● **REQUIRED ACTION**: Which lines run from the start of the data below to the line containing "export ABC_AREA = 1"? Set them down exactly, with none added.
---------- RECORD EXTRACTS
File: config.mk
export PLATFORM = sky130hd
export DESIGN_NAME = bph_keygen
export DESIGN_NICKNAME = d
export VERILOG_FILES = /design/src/hdl/bph_pkg.sv /design/src/hdl/bph_keygen.sv
export SDC_FILE = /design/constraint.sdc
export NUM_CORES = 2
export LEC_CHECK = 0
export ABC_AREA = 1
export BUFFER_PORTS_ARGS = -buffer_cell sky130_fd_sc_hd__buf_2
export CELL_PAD_IN_SITES_DETAIL_PLACEMENT = 0
export CELL_PAD_IN_SITES_GLOBAL_PLACEMENT = 1
export CORE_MARGIN = 2
export CORE_UTILIZATION = 30
export DETAILED_ROUTE_END_ITERATION = 7
export PLACE_DENSITY = 0.51
export SYNTH_ARGS = -nofsm -noshare
export SYNTH_HDL_FRONTEND = slang
export SYNTH_SLANG_ARGS = --single-unit
File: constraint.sdc
create_clock -name clk_i -period 12.7 [get_ports clk_i]
set_input_delay 1.27 -clock clk_i [delete_from_list [all_inputs] [get_ports clk_i]]
set_output_delay 1.27 -clock clk_i [all_outputs]
set_load 0.1 [all_outputs]
File: src/hdl/bph_pkg.sv
`timescale 1ns / 1ps

package bph_pkg;

  // Board encoding fixed by the port widths
  localparam int unsigned INPUT_SQUARE_BITS = 25;
  localparam int unsigned CARD_W            = 4;
  localparam int unsigned BOARD_COUNT       = 4;
  localparam int unsigned CARD_SLOTS        = 5;
  localparam int unsigned HOLDER_COUNT      = 3;

  // Key generator constants
  localparam logic [63:0] GEN_SEED   = 64'd6394358446697381921;
  localparam logic [63:0] MIX_FACTOR = 64'd2685821657736338717;
  localparam int unsigned XS_SHR_A   = 12;
  localparam int unsigned XS_SHL     = 25;
  localparam int unsigned XS_SHR_B   = 27;

  // Owner of a card key
  typedef enum logic [1:0] {
    HOLDER_WHITE = 2'd0,
    HOLDER_BLACK = 2'd1,
    HOLDER_SIDE  = 2'd2
  } holder_e;

  // One xorshift step of the generator word
  function automatic logic [63:0] xorshift(input logic [63:0] w);
    logic [63:0] t;
    t = w ^ (w >> XS_SHR_A);
    t = t ^ (t << XS_SHL);
    t = t ^ (t >> XS_SHR_B);
    return t;
  endfunction

endpackage

File: src/hdl/bph_keygen.sv
`timescale 1ns / 1ps

module bph_keygen #(
  parameter int unsigned KEY_COUNT = 149,
  parameter int unsigned AW        = 8
) (
  input  logic          clk_i,
  input  logic          rst_ni,
  output logic          we_o,
  output logic [AW-1:0] waddr_o,
  output logic [63:0]   wdata_o,
  output logic          fill_done_o
);
  import bph_pkg::*;

  localparam logic [2:0] PhShift = 3'd0;
  localparam logic [2:0] PhLoLo  = 3'd1;
  localparam logic [2:0] PhLoHi  = 3'd2;
  localparam logic [2:0] PhHiLo  = 3'd3;
  localparam logic [2:0] PhWrite = 3'd4;

  logic [2:0]    phase_q, phase_d;
  logic [63:0]   gen_q, gen_d;
  logic [AW-1:0] cnt_q, cnt_d;
  logic          done_q, done_d;
  logic [63:0]   p0_q, p0_d;
  logic [31:0]   hi_q, hi_d;
  logic [31:0]   mul_a, mul_b;
  logic [63:0]   prod;

  // Share one 32x32 multiplier across the three partial products
  always_comb begin
    unique case (phase_q)
      PhLoHi: begin
        mul_a = gen_q[31:0];
        mul_b = MIX_FACTOR[63:32];
      end
      PhHiLo: begin
        mul_a = gen_q[63:32];
        mul_b = MIX_FACTOR[31:0];
      end
      default: begin
        mul_a = gen_q[31:0];
        mul_b = MIX_FACTOR[31:0];
      end
    endcase
    prod = {32'd0, mul_a} * {32'd0, mul_b};
  end

  // Step the generator, build the key, write it
  always_comb begin
    phase_d = phase_q;
    gen_d   = gen_q;
    cnt_d   = cnt_q;
    done_d  = done_q;
    p0_d    = p0_q;
    hi_d    = hi_q;
    we_o    = 1'b0;
    if (!done_q) begin
      unique case (phase_q)
        PhShift: begin
          gen_d   = xorshift(gen_q);
          phase_d = PhLoLo;
        end
        PhLoLo: begin
          p0_d    = prod;
          phase_d = PhLoHi;
        end
        PhLoHi: begin
          hi_d    = prod[31:0];
          phase_d = PhHiLo;
        end
        PhHiLo: begin
          hi_d    = hi_q + prod[31:0];
          phase_d = PhWrite;
        end
        PhWrite: begin
          we_o    = 1'b1;
          phase_d = PhShift;
          cnt_d   = cnt_q + AW'(1);
          if (cnt_q == AW'(KEY_COUNT - 1)) begin
            done_d = 1'b1;
          end
        end
        default: phase_d = PhShift;
      endcase
    end
  end

  always_ff @(posedge clk_i or negedge rst_ni) begin
    if (!rst_ni) begin
      phase_q <= PhShift;
      gen_q   <= GEN_SEED;
      cnt_q   <= '0;
      done_q  <= 1'b0;
    end else begin
      phase_q <= phase_d;
      gen_q   <= gen_d;
      cnt_q   <= cnt_d;
      done_q  <= done_d;
    end
  end

  always_ff @(posedge clk_i) begin
    p0_q <= p0_d;
    hi_q <= hi_d;
  end

  assign waddr_o     = cnt_q;
  assign wdata_o     = p0_q + {hi_q, 32'd0};
  assign fill_done_o = done_q;

endmodule

# Yosys cells after proc, flatten, opt, wreduce, memory -nomap -nowiden
# Cells that the tools add are included.
dict set report totals {
  reg_bits 172
  in_bits 2
  out_inout_bits 74
  wordCells 34
}
dict set report classes {
  n_addsub 3
  mul 1
  n_eq_ne 5
  n_mux 9
  bitwise 4
  n_reduce_logical 6
}
# operator count
set op_table {}
lappend op_table {{$add A64 B64 Y64} 1}
lappend op_table {{$mul A32 B32 Y64} 1}
lappend op_table {{$pmux W32 S2} 1}
lappend op_table {{$xor A64 B37 Y64} 1}
lappend op_table {{$xor A64 B52 Y64} 1}
lappend op_table {{$xor A64 B64 Y64} 1}
lappend op_table {{$add A32 B32 Y32} 1}
lappend op_table {{$mux W32} 1}
lappend op_table {{$mux W31} 1}
lappend op_table {{$pmux W3 S4} 1}
lappend op_table {{$add A8 B1 Y8 const B} 1}
lappend op_table {{$eq A8 B8 Y1 const B} 1}
lappend op_table {{$reduce_and A2 Y1} 4}
lappend op_table {{$eq A3 B2 Y1 const B} 2}
lappend op_table {{$mux W1} 5}
lappend op_table {{$eq A3 B1 Y1 const B} 1}
lappend op_table {{$eq A3 B3 Y1 const B} 1}
lappend op_table {{$logic_not A3 Y1} 1}
lappend op_table {{$reduce_bool A2 Y1} 1}
lappend op_table {{$not A1 Y1} 1}

# Longest topological paths before layout
dict set report depth {
  word_depth 5
  mapped_depth 51
  mapped_depth_nobuf 51
}

# Least setup slack after synthesis
# Ideal clock, no wire load.
dict set report synth_timing {
  path_kind {register -> register}
  from {reg phase_q[2]}
  to {reg hi_q[29], data pin}
  setup_time_ps 254
  t_arrival_ps 8310
  t_required_ps 12446
  slack_ps 4136
  stages_incl_launch_ff 42
  n_path_buf 1
  period_less_slack_ps 8564
  path_cell_list {dfrtp_1 > inv_1 > nand2_2 > nor2_4 > inv_4 > buf_6 > o21ai_2 > inv_1 > nor2_1 > inv_1 > fa_1 > inv_1 > fa_1 > fa_1 > inv_1 > fa_1 > inv_1 > fa_1 > [6 not listed] > inv_1 > ha_1 > a21oi_1 > o21ai_0 > a21oi_1 > nand3_1 > or2_2 > and2_1 > ha_1 > nand2_1 > nor2_1 > inv_1 > nor4_1 > nand2_1 > nand2_1 > nand2_1 > nand3_1 > nand2_1}
}
dict set report synth_via {
  elab_chain_cells 5
  elab_cells_between_ends 7
  classes_between {add/sub (1); mul (1); eq/ne (2); mux (3)}
}
# item line
set synth_rtl {}
lappend synth_rtl {{start: declaration} bph_keygen.sv:22} ;# logic [2:0] phase_q, phase_d;
lappend synth_rtl {{start signal: assignment} bph_keygen.sv:92} ;# phase_q <= PhShift;
lappend synth_rtl {{start signal: assignment} bph_keygen.sv:97} ;# phase_q <= phase_d;
lappend synth_rtl {{$eq A3 B2 Y1} bph_keygen.sv:33} ;# unique case (phase_q)
lappend synth_rtl {{$mux W32 / $mux W31 (equally long branches)} bph_keygen.sv:33}
lappend synth_rtl {{$mul A32 B32 Y64 (*)} bph_keygen.sv:47} ;# prod = {32'd0, mul_a} * {32'd0, mul_b};
lappend synth_rtl {{named net prod[27]} bph_keygen.sv:29} ;# logic [63:0] prod;
lappend synth_rtl {{$add A32 B32 Y32 (*)} bph_keygen.sv:74} ;# hi_d = hi_q + prod[31:0];
lappend synth_rtl {{$pmux W32 S2 (*)} bph_keygen.sv:60} ;# unique case (phase_q)
lappend synth_rtl {{end signal: assignment} bph_keygen.sv:106} ;# hi_q <= hi_d;
lappend synth_rtl {{end: declaration} bph_keygen.sv:27} ;# logic [31:0] hi_q, hi_d;
# Mark *: on every way through the listed nets, which the timed path passes. The rest lies on a longest branch.
# A chain may end at the register's enable or synchronous reset.

# Final worst setup path
dict set report layout_timing {
  from {reg phase_q[2]}
  to {reg hi_q[25], data pin}
}
# Same word-level chain as after synthesis.

==> results by group <==
Synthesis
  – Register area share after synthesis: 0.132
  – Synth top area share: 0.331
  – Synth Cell Area: 0.0366 sq mm
  – Most numerous cell in the Yosys netlist: inv_1
  – Synth cell count leaders: inv_1, nand2_1, fa_1
  – Post-synth EDFFs: 96
  – Synth Warn #: 0
  – #FFs+latches synth: 172
  – Async SR Flop Fraction: 0.442
  – Most used DFF post-synth: edfxtp_1
  – Ranking of synthesized cells by area: fa_1, ha_1, inv_1
  – Netlist cell types: 46
  – Cells after Synth: 4316
  – Syn Area/Cell: 8.48 sq um
  – Post-synth top area cell: fa_1

Finish
  – Fin nets: 5505
  – Ant. Diodes: 0
  – Area Overhead vs Synth: 8.39%
  – Final Util: 0.327
  – Layout cells sized above 1: 0.0520
  – Finished Layout Cells: 6071

Die
  – Core area: 0.121 sq mm
  – Die Span Y: 353 um
  – Site row count: 128
  – Starting Density: 0.302
  – Die X: 353 um
  – # IOs: 76
  – Die area: 0.125 sq mm

Clock tree
  – TritonCTS buffer count: 17
  – Clock buffer depth: 2
  – Clk root buf: clkbuf_16
  – H-tree lvl count: 4
  – Clock Latency Late Sink: 520 ps
  – # resized after CTS: 0
  – TritonCTS clock tree: built
  – Post-CTS Setup Bufs: 0
  – # clock sinks: 172
  – Clock Pin Slew Worst Setup and Hold Paths: 80 ps
  – Hold bufs inserted after CTS: 0

Timing
  – Pins Over Slew Limit: 0
  – RSZ-0062 raised after global routing: no
  – Max-slew headroom: 0.157
  – Hold Vio Cnt, Final: 0
  – Setup Viol. Count Final: 0
  – Setup tns final: 0 ps
  – Period utilization: 0.861
  – Worst Clk Skew: 20.2 ps
  – Fin crit period: 10930 ps
  – Worst-margin pin slew: 1260 ps
  – FMAX: 91.5 MHz

Worst setup path
  – CP Data Arrival Time: 11210 ps
  – Reg2Reg Setup Slack: 1770 ps
  – Worst flop-to-flop path startpoint: phase_q[2]
  – Setup crit end kind: flop
  – Reg2Reg Depth: 39
  – Worst path slowest cell: nor2_1
  – Worst setup endpoint: hi_q[25]
  – Crit path from: phase_q[2]
  – Setup CP Type: reg -> reg
  – Reg2reg end: hi_q[25]
  – CP Data Required Time: 12980 ps
  – Crit Path Max Fanout: 52
  – Slowest stage delay, CP: 710 ps
  – Cell mode on critical path: inv_1
  – Startpoint types: flop

Routing
  – Drt pass-1 iters: 6
  – DR iter-0 viols: 1710
  – Via density: 4.57
  – Total wire length: 136000 um
  – ANT nets after route: 0
  – Vias: 27800
  – Routed len/inst: 22.4 um
  – DRC errors left: 0

GRT
  – Global-route wire length before repair: 201000 um
  – M3 GR Usage: 0.0419
  – GRT Overall Usage: 0.223
  – Initial antenna violation count: 2
  – Top Usage Layer GRT: met2
  – Met2 GRT Util: 0.362
  – Largest net degree at the start of global routing: 110
  – Met1 Usage GRT: 0.309
  – Vias in the first global route: 29800
  – GRT overflow: 0

Placement
  – Dpl cells: 6039
  – Final HPWL DP: 121000 um
  – Final GP Congestion: 0.913
  – Port bufs: 75

Power
  – Tot Pwr: 1940 uW
  – Cell leakage power: 0.0205 uW
  – PwrDens: 48.8 mW/mm^2
  – Maximum vdd drop: 0.000124 V

Outcome
  – Outcome: finished clean

Flow run
  – Maxcap violations: 0

Min path
  – Worst hold path type: reg -> reg
stage by stage:
stage | hold slack [ps] | area [sq um] | setup WS (ps)
after global routing | 534 | 39700 | 1310
final | 507 | 39700 | 1770
after detailed placement | 492 | 39100 | 1910
after global placement | 493 | 39100 | 1850
after CTS | 509 | 39700 | 1900
after floorplan | 478 | 36800 | 4140
sequential cells by signal (all words and copies together), names as in the netlist:
name and count:
phase_q 3, p0_q 64, gen_q 64, waddr_o 8, hi_q 32, fill_done_o 1
area by class of cell:
class | instances | area (sq um)
Fill cell | 13100 | 81700
Clock inverter | 12 | 145
Timing Repair Buffer | 106 | 611
Multi-Input combinational cell | 3042 | 27500
Sequential cell | 172 | 4820
Clock buffer | 20 | 467
Inverter | 1094 | 4110
Tap cell | 1625 | 2030
report_power, final:
group / internal (uW) / switching [uW]
Combinational: 179 / 545
Sequential: 605 / 17.0
Clock: 310 / 279
Total: 1090 / 841
worst max-delay path, delay by kind of cell, from the launching register on:
family / cells / cell delay, ps
flip-flops: 1 / 370
buffers and inverters: 11 / 1750
AND/OR/NAND/NOR: 13 / 2390
adder cells (fa/ha/maj): 10 / 4710
AO/OA/AOI/OAI: 5 / 1380
metal layers:
| metal | wire length, um | part of all wire |
|---|---|---|
| met1 | 64200 | 0.47 |
| met2 | 61800 | 0.46 |
| met3 | 6980 | 0.051 |
| met4 | 2770 | 0.020 |
| met5 | 0 | 0 |
how the worst min path moves through the flow:
stage | from | endpoint | slack (ps) | cells after the start
after floorplan | gen_q[0] | gen_q[0] | 480 | 2
after global placement | waddr_o[7] | waddr_o[7] | 490 | 1
after detailed placement | waddr_o[7] | waddr_o[7] | 490 | 1
after CTS | gen_q[0] | gen_q[0] | 510 | 2
after global routing | waddr_o[7] | waddr_o[7] | 530 | 1
final | waddr_o[7] | waddr_o[7] | 510 | 1
cell families after synthesis:
kind of cell,count (synthesis),share of synthesized area
and+or+nand+nor,1305,0.146
buffers and inverters,1160,0.124
adders and majority gates,1070,0.490
AOI/OAI and AO/OA,420,0.0635
xor gates and xnor gates,187,0.0447
DFF,172,0.132
other,2,0.000205
layout by cell type (no fill, tap or decap), types with 6 or more instances in the layout:
master / count
and2_1: 9
nor2_1: 294
edfxtp_1: 96
nor2_4: 6
xor2_1: 68
inv_2: 12
o21ai_2: 25
nand2_1: 778
nor4_1: 7
ha_1: 465
nand3b_1: 13
o21ai_0: 175
xnor2_1: 119
dfstp_2: 27
nand4_1: 29
a21oi_1: 159
nand3_1: 124
o21a_1: 6
nor3_1: 21
dfrtp_1: 49
buf_2: 74
or2_2: 9
a21o_1: 9
fa_1: 605
clkbuf_16: 17
conb_1: 60
inv_1: 1081
inv_6: 7
o22ai_1: 7
o21ai_1: 13
o21bai_1: 18
buf_4: 32
nor2_2: 7
No activity file was read; power rests on OpenSTA's default activity.
File: src/hdl/bph_pkg.sv
`timescale 1ns / 1ps

package bph_pkg;

  // Board encoding fixed by the port widths
  localparam int unsigned INPUT_SQUARE_BITS = 25;
  localparam int unsigned CARD_W            = 4;
  localparam int unsigned BOARD_COUNT       = 4;
  localparam int unsigned CARD_SLOTS        = 5;
  localparam int unsigned HOLDER_COUNT      = 3;

  // Key generator constants
  localparam logic [63:0] GEN_SEED   = 64'd6394358446697381921;
  localparam logic [63:0] MIX_FACTOR = 64'd2685821657736338717;
  localparam int unsigned XS_SHR_A   = 12;
  localparam int unsigned XS_SHL     = 25;
  localparam int unsigned XS_SHR_B   = 27;

  // Owner of a card key
  typedef enum logic [1:0] {
    HOLDER_WHITE = 2'd0,
    HOLDER_BLACK = 2'd1,
    HOLDER_SIDE  = 2'd2
  } holder_e;

  // One xorshift step of the generator word
  function automatic logic [63:0] xorshift(input logic [63:0] w);
    logic [63:0] t;
    t = w ^ (w >> XS_SHR_A);
    t = t ^ (t << XS_SHL);
    t = t ^ (t >> XS_SHR_B);
    return t;
  endfunction

endpackage

File: src/hdl/bph_scan.sv
`timescale 1ns / 1ps

module bph_scan #(
  parameter int unsigned SQUARES     = 25,
  parameter int unsigned PIECE_KINDS = 2,
  parameter int unsigned CARD_TYPES  = 16,
  parameter int unsigned AW          = 8
) (
  input  logic clk_i,
  input  logic rst_ni,
  input  logic fill_done_i,
  input  logic in_valid_i,
  output logic in_ready_o,
  input  logic [bph_pkg::BOARD_COUNT-1:0][bph_pkg::INPUT_SQUARE_BITS-1:0] squares_i,
  input  logic [bph_pkg::CARD_SLOTS-1:0][bph_pkg::CARD_W-1:0]             cards_i,
  input  logic black_to_move_i,
  output logic          re_o,
  output logic [AW-1:0] raddr_o,
  input  logic [63:0]   rdata_i,
  output logic          out_valid_o,
  input  logic          out_ready_i,
  output logic [63:0]   board_hash_o
);
  import bph_pkg::*;

  localparam int unsigned UsedSq = (SQUARES < INPUT_SQUARE_BITS) ? SQUARES : INPUT_SQUARE_BITS;
  localparam logic [INPUT_SQUARE_BITS-1:0] SqMask =
    {INPUT_SQUARE_BITS{1'b1}} >> (INPUT_SQUARE_BITS - UsedSq);
  localparam int unsigned CardBase  = 2 * PIECE_KINDS * SQUARES;
  localparam int unsigned TurnIndex = CardBase + HOLDER_COUNT * CARD_TYPES;
  localparam int unsigned SqIdxW    = $clog2(INPUT_SQUARE_BITS);

  logic [BOARD_COUNT-1:0][INPUT_SQUARE_BITS-1:0] board_q, board_d;
  logic [CARD_SLOTS-1:0][CARD_W-1:0]             card_q;
  logic [CARD_SLOTS-1:0] card_pend_q, card_pend_d;
  logic                  turn_pend_q, turn_pend_d;
  logic                  busy_q, busy_d;
  logic                  rd_q;
  logic [63:0]           acc_q, acc_d;
  logic                  out_valid_q, out_valid_d;
  logic [63:0]           out_q;

  logic                         accept;
  logic                         any_board;
  logic [1:0]                   bsel;
  logic [INPUT_SQUARE_BITS-1:0] cur, lsb;
  logic [SqIdxW-1:0]            sq;
  logic [AW-1:0]                bbase;
  logic [2:0]                   csel;
  logic [CARD_W-1:0]            cval;
  holder_e                      holder;
  logic                         finish;

  assign accept     = in_valid_i && in_ready_o;
  assign in_ready_o = fill_done_i && !busy_q;
  assign any_board  = |board_q;

  // Pick the first board with a square left and its lowest set bit
  always_comb begin
    bsel = 2'd0;
    for (int b = BOARD_COUNT - 1; b >= 0; b--) begin
      if (|board_q[b]) begin
        bsel = 2'(b);
      end
    end
    cur = board_q[bsel];
    lsb = cur & (~cur + INPUT_SQUARE_BITS'(1));
    sq  = '0;
    for (int i = 0; i < INPUT_SQUARE_BITS; i++) begin
      if (lsb[i]) begin
        sq = sq | SqIdxW'(i);
      end
    end
    case (bsel)
      2'd0: bbase = '0;
      2'd1: bbase = AW'(SQUARES);
      2'd2: bbase = AW'(PIECE_KINDS * SQUARES);
      default: bbase = AW'((PIECE_KINDS + 1) * SQUARES);
    endcase
  end

  // Pick the first pending card and its holder
  always_comb begin
    csel = 3'd0;
    for (int c = CARD_SLOTS - 1; c >= 0; c--) begin
      if (card_pend_q[c]) begin
        csel = 3'(c);
      end
    end
    cval = card_q[csel];
    case (csel) inside
      3'd0, 3'd1: holder = HOLDER_WHITE;
      3'd2, 3'd3: holder = HOLDER_BLACK;
      default:    holder = HOLDER_SIDE;
    endcase
  end

  // Issue one key read per cycle, fold the returned keys
  always_comb begin
    board_d     = board_q;
    card_pend_d = card_pend_q;
    turn_pend_d = turn_pend_q;
    busy_d      = busy_q;
    acc_d       = acc_q;
    out_valid_d = out_valid_q;
    re_o        = 1'b0;
    raddr_o     = bbase + AW'(sq);
    finish      = 1'b0;

    if (out_valid_q && out_ready_i) begin
      out_valid_d = 1'b0;
    end
    if (rd_q) begin
      acc_d = acc_q ^ rdata_i;
    end

    if (busy_q) begin
      if (any_board) begin
        re_o          = 1'b1;
        board_d[bsel] = cur & ~lsb;
      end else if (|card_pend_q) begin
        re_o              = 1'b1;
        raddr_o           = AW'(CardBase) + (AW'(cval) << 1) + AW'(cval) + AW'(holder);
        card_pend_d[csel] = 1'b0;
      end else if (turn_pend_q) begin
        re_o        = 1'b1;
        raddr_o     = AW'(TurnIndex);
        turn_pend_d = 1'b0;
      end else if (!rd_q && (!out_valid_q || out_ready_i)) begin
        finish      = 1'b1;
        busy_d      = 1'b0;
        out_valid_d = 1'b1;
      end
    end

    if (accept) begin
      busy_d = 1'b1;
      acc_d  = '0;
      for (int b = 0; b < BOARD_COUNT; b++) begin
        board_d[b] = ((b % 2) < PIECE_KINDS) ? (squares_i[b] & SqMask) : '0;
      end
      for (int c = 0; c < CARD_SLOTS; c++) begin
        card_pend_d[c] = {1'b0, cards_i[c]} < (CARD_W + 1)'(CARD_TYPES);
      end
      turn_pend_d = black_to_move_i;
    end
  end

  always_ff @(posedge clk_i or negedge rst_ni) begin
    if (!rst_ni) begin
      board_q     <= '0;
      card_pend_q <= '0;
      turn_pend_q <= 1'b0;
      busy_q      <= 1'b0;
      rd_q        <= 1'b0;
      out_valid_q <= 1'b0;
    end else begin
      board_q     <= board_d;
      card_pend_q <= card_pend_d;
      turn_pend_q <= turn_pend_d;
      busy_q      <= busy_d;
      rd_q        <= re_o;
      out_valid_q <= out_valid_d;
    end
  end

  // Hold card numbers, accumulator and result beat
  always_ff @(posedge clk_i) begin
    if (accept) begin
      card_q <= cards_i;
    end
    acc_q <= acc_d;
    if (finish) begin
      out_q <= acc_q;
    end
  end

  assign out_valid_o  = out_valid_q;
  assign board_hash_o = out_q;

endmodule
--------------------
● **RESPONSE TO THE TASK**:
File: config.mk
export PLATFORM = sky130hd
export DESIGN_NAME = bph_keygen
export DESIGN_NICKNAME = d
export VERILOG_FILES = /design/src/hdl/bph_pkg.sv /design/src/hdl/bph_keygen.sv
export SDC_FILE = /design/constraint.sdc
export NUM_CORES = 2
export LEC_CHECK = 0
export ABC_AREA = 1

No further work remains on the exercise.